体毛はつるりと抜け落ち、丸裸になった俺の全身は黄金像と化していた。
「ホホ、これだけあれば充分に元が取れます。
さて、準備が整いましたよ。
皆様お入り下さい」
金塊親父に呼ばれて屋敷の人間達がぞろぞろと姿を見せた。
「まぁ、何て素晴らしい黄金像でしょう!」
妻が俺の変わり果てた姿を見て感嘆の声を漏らした。
(ち、違う。像なんかじゃない。
俺だ、お前の亭主だっ‼)
助けを求めようとするが、やはり声は届かない。
「こちらは私と金田様がかねてより企画しておりました、皆様へのサプライズプレゼントでございます。
この黄金像は不思議な事に、望んだ方に望んだ分だけの金塊を分け与える有り難いもの。
さぁ、早い者勝ちですよ。
どうぞお好きなだけお持ち帰り下さい」
金塊親父がそう言うなり、俺のまわりに妻や使用人達が我先にと群がった。
その意地汚い手が黄金に触れると見る間に俺の手足が切断され、延べ棒の形状にカットされていく。
(や、やめろ。
お前ら、自分が何をしてるか解ってるのか?!
それは俺の、俺の体だァーーーッ!)
首から上を妻の両手に抱えられながら、俺は見えない涙を流して懸命に訴えかけたが、どんなに叫んでも無駄だった。

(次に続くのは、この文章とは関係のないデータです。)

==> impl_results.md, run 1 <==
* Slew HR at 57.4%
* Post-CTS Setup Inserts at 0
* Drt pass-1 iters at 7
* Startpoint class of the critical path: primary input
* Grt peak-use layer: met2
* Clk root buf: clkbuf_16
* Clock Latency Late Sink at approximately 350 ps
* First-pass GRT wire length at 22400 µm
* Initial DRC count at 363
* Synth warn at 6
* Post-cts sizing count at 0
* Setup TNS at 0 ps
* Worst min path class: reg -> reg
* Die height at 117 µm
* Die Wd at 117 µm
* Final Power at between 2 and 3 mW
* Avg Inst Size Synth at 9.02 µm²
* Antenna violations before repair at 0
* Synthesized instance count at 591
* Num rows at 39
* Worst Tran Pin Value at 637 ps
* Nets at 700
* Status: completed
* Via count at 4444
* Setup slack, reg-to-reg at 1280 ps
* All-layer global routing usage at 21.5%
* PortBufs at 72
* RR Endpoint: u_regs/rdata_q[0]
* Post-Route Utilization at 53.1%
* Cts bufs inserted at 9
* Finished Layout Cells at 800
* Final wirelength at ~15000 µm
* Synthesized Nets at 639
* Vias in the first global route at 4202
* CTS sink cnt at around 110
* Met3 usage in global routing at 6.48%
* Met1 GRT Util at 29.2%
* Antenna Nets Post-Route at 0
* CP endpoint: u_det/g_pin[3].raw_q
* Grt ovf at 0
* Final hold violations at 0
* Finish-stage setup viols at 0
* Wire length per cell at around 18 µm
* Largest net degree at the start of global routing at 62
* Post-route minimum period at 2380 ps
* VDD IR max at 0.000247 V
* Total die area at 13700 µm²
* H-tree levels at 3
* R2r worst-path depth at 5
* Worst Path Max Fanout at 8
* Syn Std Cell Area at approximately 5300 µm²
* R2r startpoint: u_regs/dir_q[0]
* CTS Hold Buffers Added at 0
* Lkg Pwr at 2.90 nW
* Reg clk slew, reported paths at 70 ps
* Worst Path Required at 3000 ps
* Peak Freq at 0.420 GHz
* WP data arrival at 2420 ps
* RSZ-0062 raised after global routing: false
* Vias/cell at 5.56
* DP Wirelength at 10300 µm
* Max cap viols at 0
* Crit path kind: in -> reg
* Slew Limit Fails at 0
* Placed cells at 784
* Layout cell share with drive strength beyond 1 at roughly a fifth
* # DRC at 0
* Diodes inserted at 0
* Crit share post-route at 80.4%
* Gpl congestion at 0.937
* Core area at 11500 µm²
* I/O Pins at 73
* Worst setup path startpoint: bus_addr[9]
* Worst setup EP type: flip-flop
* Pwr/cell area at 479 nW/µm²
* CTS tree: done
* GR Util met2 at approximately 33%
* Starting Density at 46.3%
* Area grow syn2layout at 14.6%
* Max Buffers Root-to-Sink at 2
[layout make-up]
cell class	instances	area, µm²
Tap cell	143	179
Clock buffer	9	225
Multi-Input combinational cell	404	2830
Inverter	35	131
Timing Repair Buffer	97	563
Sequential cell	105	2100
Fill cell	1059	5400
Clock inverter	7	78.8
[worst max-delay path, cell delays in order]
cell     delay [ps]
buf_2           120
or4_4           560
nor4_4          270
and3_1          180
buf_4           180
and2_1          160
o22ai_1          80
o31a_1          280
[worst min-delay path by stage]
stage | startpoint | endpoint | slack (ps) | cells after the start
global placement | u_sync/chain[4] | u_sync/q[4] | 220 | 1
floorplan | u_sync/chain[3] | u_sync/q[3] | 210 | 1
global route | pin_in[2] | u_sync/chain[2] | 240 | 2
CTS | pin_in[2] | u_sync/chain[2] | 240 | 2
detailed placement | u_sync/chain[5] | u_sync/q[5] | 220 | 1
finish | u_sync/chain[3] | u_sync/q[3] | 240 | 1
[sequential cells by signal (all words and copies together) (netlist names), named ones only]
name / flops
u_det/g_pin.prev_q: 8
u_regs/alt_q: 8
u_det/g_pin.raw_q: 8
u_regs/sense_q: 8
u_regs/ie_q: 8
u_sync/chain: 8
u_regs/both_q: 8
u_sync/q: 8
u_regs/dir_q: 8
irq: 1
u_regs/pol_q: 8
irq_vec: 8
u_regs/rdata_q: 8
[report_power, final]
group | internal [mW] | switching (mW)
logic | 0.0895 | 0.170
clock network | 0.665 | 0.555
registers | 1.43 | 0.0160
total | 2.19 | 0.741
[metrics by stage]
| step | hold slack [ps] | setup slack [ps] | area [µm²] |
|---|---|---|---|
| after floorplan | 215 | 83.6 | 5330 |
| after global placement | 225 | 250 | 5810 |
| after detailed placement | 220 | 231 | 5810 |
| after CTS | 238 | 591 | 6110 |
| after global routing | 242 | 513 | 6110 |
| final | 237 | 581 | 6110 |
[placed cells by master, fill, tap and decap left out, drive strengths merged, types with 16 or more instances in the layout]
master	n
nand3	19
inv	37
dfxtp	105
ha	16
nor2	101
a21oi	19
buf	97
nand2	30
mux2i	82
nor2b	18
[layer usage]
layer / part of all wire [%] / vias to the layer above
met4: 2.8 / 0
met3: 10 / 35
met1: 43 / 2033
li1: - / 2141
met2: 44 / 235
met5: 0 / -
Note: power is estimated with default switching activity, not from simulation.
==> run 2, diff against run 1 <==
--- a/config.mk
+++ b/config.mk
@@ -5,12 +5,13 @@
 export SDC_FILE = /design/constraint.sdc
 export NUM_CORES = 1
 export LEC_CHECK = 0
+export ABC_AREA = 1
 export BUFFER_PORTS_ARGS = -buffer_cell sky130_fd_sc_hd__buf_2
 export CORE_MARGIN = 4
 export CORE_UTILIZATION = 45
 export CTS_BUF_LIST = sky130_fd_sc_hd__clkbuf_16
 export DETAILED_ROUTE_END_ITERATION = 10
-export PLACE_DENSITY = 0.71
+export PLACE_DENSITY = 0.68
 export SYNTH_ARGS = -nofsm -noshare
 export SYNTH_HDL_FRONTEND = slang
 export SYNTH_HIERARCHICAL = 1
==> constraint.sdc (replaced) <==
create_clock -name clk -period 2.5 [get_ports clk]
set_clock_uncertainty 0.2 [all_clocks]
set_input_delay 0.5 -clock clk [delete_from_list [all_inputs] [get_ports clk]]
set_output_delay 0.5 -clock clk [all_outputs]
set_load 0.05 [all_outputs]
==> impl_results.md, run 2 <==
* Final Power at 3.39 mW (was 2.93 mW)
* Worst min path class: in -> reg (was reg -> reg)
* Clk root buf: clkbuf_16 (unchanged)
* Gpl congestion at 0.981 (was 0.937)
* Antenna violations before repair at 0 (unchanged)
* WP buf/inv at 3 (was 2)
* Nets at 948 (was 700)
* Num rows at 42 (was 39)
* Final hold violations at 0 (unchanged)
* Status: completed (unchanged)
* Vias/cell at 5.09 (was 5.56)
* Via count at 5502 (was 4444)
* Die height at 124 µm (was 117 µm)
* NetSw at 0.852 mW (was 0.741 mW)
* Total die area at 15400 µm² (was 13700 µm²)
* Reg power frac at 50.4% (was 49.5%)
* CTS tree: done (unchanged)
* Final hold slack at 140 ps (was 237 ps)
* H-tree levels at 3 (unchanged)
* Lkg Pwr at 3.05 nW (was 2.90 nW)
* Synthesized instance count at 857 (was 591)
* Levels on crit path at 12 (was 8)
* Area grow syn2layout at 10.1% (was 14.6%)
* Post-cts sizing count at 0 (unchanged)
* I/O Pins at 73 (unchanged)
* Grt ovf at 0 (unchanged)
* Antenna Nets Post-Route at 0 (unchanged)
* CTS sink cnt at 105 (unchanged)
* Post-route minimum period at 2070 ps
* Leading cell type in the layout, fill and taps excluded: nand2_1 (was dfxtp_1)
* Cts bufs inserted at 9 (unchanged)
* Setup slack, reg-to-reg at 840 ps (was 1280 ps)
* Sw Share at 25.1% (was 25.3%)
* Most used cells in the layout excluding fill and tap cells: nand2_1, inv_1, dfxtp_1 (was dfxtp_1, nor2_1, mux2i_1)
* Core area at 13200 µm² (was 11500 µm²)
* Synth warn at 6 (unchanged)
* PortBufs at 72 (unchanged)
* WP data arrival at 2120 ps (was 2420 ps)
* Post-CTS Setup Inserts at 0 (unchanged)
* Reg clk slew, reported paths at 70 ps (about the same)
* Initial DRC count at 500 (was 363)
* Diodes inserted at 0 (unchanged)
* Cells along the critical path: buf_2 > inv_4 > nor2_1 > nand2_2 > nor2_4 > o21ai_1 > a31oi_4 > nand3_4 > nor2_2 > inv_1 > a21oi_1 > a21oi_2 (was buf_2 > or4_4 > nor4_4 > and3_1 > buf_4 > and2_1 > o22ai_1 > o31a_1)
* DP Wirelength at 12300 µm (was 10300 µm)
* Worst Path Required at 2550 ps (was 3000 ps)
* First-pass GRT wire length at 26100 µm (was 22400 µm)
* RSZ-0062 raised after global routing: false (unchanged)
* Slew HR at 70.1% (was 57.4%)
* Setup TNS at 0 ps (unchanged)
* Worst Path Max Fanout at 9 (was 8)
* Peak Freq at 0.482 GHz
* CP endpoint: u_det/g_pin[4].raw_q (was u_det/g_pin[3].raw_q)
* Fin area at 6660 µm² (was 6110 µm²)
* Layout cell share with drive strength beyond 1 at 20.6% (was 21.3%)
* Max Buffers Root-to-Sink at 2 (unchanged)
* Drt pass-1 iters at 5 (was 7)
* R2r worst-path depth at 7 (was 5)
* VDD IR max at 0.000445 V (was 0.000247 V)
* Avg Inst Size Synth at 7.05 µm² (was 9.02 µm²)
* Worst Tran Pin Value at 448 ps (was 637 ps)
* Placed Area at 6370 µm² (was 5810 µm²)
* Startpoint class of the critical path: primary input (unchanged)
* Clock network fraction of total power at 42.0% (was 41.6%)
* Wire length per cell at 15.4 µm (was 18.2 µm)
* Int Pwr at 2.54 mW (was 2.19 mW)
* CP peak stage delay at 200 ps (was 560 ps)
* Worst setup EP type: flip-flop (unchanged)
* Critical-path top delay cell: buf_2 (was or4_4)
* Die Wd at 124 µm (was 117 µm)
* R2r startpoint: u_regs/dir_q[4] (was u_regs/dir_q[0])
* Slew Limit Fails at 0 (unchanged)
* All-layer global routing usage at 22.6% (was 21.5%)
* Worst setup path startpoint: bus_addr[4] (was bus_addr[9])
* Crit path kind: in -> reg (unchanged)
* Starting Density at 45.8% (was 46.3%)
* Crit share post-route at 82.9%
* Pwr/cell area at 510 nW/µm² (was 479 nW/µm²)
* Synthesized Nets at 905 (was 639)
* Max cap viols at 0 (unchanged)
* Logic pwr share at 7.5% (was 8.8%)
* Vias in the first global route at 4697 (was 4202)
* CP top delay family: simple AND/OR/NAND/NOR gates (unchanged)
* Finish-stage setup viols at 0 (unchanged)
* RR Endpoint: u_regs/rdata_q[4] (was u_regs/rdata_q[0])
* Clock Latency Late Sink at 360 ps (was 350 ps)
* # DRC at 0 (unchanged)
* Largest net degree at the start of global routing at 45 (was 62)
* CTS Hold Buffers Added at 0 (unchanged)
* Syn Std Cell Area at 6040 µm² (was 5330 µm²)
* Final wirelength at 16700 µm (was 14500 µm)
--- src/rtl/vl_seq_fsm.sv ---
`timescale 1ns/1ps
// Load controller: sequence pointer, direction latch, direct-address decode.
module vl_seq_fsm
    import vidcol_loader_pkg::*;
#(
    parameter int NCH = 6,
    parameter int AW  = 3
) (
    input  logic          clk,
    input  logic          rst_n,
    input  logic          go,
    input  logic          wen,
    input  logic [AW-1:0] addr,
    input  logic          dir_desc,
    output logic          fill_active,
    output logic          done,
    output logic          wr_en,
    output logic [AW-1:0] wr_sel
);
    localparam logic [AW-1:0] LAST  = AW'(NCH - 1);
    localparam logic [AW:0]   NCH_W = (AW+1)'(NCH);

    ld_state_t     st, st_nx;
    logic [AW-1:0] cnt, cnt_nx;
    logic          dir_q, dir_nx;

    // Next-state logic; a captured start wins in every state.
    always_comb begin
        st_nx  = st;
        cnt_nx = cnt;
        dir_nx = dir_q;
        if (go) begin
            st_nx  = ST_FILL;
            cnt_nx = '0;
            dir_nx = dir_desc;
        end else begin
            unique case (st)
                ST_IDLE: st_nx = ST_IDLE;
                ST_FILL: begin
                    if (cnt == LAST) begin
                        st_nx = ST_DONE;
                    end else begin
                        cnt_nx = cnt + 1'b1;
                    end
                end
                ST_DONE: st_nx = ST_IDLE;
                default: st_nx = ST_IDLE;
            endcase
        end
    end

    // State register.
    always_ff @(posedge clk or negedge rst_n) begin
        if (!rst_n) begin
            st    <= ST_IDLE;
            cnt   <= '0;
            dir_q <= 1'b0;
        end else begin
            st    <= st_nx;
            cnt   <= cnt_nx;
            dir_q <= dir_nx;
        end
    end

    // Outputs.
    always_comb begin
        fill_active = 1'b0;
        done        = 1'b0;
        wr_en       = 1'b0;
        wr_sel      = addr;
        unique case (st)
            ST_FILL: begin
                fill_active = 1'b1;
                wr_en       = !go;
                wr_sel      = dir_q ? (LAST - cnt) : cnt;
            end
            ST_DONE: begin
                done  = 1'b1;
                wr_en = wen && !go && ({1'b0, addr} < NCH_W);
            end
            ST_IDLE: begin
                wr_en = wen && !go && ({1'b0, addr} < NCH_W);
            end
            default: wr_en = 1'b0;
        endcase
    end
endmodule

いや、仮に事実を知っていたとしてもこいつらは同じ行動を取ったに違いない。
俺ならば、いや、俺だって同じ事をした筈だ。
すべては金のせい。
金の為なら人は簡単に人間をやめる。
他人の痛みや犠牲など、こいつらは一ミリも想像しない。
だから素性も解らぬ金塊親父の口車に、あっさり乗せられてしまうのだ。
-金塊ではないのです。
俺は金塊親父の夕べの言葉を思い出していた。
人の欲望を喰らい、肉体の内側から徐々に金へと変質させるもの。
それこそが、俺が手を出してしまった金塊の正体だったのだろう。
今さら気付いても、もう遅い……どうでもいい。
完全に意識の途切れる直前、沈黙は金と言う格言の本当の意味を俺は悟った。
それは金を生み出す、新たな金怪の誕生だった。